◆ Available records ◆
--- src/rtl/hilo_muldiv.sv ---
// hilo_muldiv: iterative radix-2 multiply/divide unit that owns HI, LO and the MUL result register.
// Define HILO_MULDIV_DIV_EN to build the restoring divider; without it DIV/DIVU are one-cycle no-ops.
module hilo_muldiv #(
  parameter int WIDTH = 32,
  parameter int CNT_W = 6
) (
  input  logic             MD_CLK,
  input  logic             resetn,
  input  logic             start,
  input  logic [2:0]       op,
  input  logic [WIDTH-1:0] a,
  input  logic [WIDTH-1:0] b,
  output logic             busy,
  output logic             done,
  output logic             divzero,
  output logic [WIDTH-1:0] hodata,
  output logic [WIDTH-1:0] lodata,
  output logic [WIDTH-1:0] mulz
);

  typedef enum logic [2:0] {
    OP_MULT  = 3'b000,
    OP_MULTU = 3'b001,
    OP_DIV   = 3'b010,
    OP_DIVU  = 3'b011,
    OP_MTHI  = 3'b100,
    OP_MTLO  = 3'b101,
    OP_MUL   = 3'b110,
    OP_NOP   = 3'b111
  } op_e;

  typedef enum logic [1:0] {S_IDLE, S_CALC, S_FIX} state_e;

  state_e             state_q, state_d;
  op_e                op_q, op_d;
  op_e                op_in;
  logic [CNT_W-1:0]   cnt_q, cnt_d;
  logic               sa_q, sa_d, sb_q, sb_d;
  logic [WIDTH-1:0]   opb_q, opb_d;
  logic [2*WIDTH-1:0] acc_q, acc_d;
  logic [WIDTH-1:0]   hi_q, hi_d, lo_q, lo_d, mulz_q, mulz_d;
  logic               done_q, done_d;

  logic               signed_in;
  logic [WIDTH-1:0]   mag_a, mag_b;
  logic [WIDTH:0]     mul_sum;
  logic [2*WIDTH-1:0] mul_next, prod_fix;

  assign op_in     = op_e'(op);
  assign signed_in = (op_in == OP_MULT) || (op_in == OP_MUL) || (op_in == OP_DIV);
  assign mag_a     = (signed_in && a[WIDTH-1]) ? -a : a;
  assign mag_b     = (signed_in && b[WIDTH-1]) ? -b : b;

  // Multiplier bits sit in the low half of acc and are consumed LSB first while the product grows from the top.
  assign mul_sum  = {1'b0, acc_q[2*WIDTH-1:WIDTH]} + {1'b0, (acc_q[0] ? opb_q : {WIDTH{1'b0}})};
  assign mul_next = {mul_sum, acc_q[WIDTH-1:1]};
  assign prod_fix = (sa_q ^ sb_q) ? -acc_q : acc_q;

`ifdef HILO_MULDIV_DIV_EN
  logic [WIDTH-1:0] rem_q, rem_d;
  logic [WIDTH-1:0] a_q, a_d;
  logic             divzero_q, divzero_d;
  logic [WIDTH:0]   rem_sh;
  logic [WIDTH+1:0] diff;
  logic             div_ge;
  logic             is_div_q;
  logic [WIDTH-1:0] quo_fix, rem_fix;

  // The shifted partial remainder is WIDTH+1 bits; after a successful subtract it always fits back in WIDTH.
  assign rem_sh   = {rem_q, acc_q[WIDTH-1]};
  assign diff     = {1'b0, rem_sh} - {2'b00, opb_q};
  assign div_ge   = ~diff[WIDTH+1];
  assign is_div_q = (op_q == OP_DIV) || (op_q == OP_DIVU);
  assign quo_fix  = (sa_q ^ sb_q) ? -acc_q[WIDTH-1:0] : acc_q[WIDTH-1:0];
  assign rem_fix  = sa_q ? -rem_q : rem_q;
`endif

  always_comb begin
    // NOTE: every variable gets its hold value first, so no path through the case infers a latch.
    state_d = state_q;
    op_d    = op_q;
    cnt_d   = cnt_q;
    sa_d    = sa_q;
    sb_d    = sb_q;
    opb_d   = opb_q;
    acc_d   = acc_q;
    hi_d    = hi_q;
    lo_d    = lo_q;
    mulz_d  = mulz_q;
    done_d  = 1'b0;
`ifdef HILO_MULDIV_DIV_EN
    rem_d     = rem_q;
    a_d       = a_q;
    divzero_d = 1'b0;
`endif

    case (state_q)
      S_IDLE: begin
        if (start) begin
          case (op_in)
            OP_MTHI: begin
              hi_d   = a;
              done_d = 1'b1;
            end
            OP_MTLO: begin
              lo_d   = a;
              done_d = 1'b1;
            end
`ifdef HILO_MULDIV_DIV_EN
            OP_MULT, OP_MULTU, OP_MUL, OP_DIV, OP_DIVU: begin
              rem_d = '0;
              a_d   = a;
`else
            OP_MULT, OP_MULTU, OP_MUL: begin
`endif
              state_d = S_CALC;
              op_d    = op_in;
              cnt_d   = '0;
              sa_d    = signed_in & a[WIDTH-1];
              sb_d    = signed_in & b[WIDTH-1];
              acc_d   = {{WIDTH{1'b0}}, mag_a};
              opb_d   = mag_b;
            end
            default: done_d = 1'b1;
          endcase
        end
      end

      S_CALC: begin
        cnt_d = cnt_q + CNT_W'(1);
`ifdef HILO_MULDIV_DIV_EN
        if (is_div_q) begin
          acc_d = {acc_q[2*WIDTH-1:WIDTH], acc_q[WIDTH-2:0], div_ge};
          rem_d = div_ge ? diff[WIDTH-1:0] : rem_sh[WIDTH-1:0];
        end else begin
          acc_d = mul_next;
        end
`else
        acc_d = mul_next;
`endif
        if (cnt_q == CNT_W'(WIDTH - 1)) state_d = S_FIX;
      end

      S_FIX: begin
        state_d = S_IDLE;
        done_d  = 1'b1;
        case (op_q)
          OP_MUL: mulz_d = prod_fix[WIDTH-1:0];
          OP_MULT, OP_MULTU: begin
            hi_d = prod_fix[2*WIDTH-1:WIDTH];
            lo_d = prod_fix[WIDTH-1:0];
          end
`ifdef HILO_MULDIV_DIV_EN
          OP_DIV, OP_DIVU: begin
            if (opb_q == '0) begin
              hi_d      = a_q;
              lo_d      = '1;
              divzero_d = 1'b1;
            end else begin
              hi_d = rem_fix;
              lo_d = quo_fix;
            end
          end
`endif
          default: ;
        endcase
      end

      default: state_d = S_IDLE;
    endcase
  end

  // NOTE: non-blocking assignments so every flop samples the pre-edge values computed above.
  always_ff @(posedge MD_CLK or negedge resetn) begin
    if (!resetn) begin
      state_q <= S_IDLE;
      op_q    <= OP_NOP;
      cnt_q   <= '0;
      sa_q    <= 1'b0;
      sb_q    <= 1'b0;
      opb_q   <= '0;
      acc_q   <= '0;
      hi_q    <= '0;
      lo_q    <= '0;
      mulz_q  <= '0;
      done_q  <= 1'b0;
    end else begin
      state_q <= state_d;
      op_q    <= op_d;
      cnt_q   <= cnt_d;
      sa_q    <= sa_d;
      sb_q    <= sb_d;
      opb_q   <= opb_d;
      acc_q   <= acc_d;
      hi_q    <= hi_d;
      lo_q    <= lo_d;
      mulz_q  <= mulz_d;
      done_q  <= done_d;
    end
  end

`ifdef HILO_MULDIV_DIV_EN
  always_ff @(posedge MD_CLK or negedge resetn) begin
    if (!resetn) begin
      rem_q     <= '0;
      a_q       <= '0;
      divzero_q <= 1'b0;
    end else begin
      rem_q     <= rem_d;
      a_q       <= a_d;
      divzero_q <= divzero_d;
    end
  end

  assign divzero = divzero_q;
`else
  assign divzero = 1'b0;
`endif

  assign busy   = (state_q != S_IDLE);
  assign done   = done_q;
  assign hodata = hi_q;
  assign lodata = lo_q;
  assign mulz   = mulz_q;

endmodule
---
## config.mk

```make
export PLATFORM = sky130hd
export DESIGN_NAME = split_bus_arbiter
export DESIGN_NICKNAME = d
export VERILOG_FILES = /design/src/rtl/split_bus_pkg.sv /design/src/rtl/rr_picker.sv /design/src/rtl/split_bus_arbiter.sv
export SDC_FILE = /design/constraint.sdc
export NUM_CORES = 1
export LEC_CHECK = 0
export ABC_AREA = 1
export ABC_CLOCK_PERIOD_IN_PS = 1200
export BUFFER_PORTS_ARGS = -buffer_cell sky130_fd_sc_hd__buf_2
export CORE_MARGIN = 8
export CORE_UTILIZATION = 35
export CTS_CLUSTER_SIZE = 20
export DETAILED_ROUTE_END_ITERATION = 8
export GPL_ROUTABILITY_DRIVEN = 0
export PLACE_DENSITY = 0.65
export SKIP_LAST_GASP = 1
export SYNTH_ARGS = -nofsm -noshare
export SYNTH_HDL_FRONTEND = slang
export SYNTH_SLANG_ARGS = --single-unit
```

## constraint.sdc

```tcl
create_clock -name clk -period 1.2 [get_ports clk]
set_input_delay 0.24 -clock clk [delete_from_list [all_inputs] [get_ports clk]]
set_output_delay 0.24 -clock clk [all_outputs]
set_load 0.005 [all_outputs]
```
---
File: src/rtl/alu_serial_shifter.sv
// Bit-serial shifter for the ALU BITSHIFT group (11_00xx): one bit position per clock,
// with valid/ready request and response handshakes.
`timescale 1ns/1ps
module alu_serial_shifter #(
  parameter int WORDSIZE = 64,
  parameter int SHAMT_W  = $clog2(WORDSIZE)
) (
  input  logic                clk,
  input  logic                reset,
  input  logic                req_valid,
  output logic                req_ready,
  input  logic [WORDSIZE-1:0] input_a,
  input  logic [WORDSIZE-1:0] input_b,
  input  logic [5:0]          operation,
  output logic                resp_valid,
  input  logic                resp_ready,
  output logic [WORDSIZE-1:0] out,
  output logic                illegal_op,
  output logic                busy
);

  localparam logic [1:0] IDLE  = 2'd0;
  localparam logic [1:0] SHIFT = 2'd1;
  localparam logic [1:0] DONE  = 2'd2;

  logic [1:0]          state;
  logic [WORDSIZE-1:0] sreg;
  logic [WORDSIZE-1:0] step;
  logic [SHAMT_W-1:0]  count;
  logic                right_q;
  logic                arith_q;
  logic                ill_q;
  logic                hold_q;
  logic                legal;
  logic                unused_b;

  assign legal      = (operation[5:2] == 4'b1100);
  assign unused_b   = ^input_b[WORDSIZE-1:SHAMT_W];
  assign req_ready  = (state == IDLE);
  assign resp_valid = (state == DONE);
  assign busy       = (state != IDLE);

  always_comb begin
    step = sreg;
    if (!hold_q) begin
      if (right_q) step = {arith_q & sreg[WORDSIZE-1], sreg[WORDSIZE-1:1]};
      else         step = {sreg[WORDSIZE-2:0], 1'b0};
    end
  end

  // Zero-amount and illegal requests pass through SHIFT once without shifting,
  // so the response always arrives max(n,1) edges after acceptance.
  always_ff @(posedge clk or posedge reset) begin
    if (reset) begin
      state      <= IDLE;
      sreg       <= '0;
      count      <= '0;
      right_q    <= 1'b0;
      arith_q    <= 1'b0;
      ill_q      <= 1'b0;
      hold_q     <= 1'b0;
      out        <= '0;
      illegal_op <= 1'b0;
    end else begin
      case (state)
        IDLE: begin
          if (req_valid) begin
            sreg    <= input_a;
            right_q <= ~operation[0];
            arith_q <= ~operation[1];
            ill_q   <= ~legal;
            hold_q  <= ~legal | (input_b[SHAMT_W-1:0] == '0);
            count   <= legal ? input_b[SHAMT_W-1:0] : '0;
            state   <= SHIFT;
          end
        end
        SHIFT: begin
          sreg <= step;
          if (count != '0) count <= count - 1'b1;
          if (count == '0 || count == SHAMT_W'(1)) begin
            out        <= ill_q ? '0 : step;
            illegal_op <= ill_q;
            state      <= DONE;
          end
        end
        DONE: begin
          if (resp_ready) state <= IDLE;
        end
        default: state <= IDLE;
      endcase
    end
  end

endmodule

◆ Exercise goal ◆
Every line that holds the string "step" must be copied from the records above.

◆ Exercise output ◆
  logic [WORDSIZE-1:0] step;
    step = sreg;
      if (right_q) step = {arith_q & sreg[WORDSIZE-1], sreg[WORDSIZE-1:1]};
      else         step = {sreg[WORDSIZE-2:0], 1'b0};
          sreg <= step;
            out        <= ill_q ? '0 : step;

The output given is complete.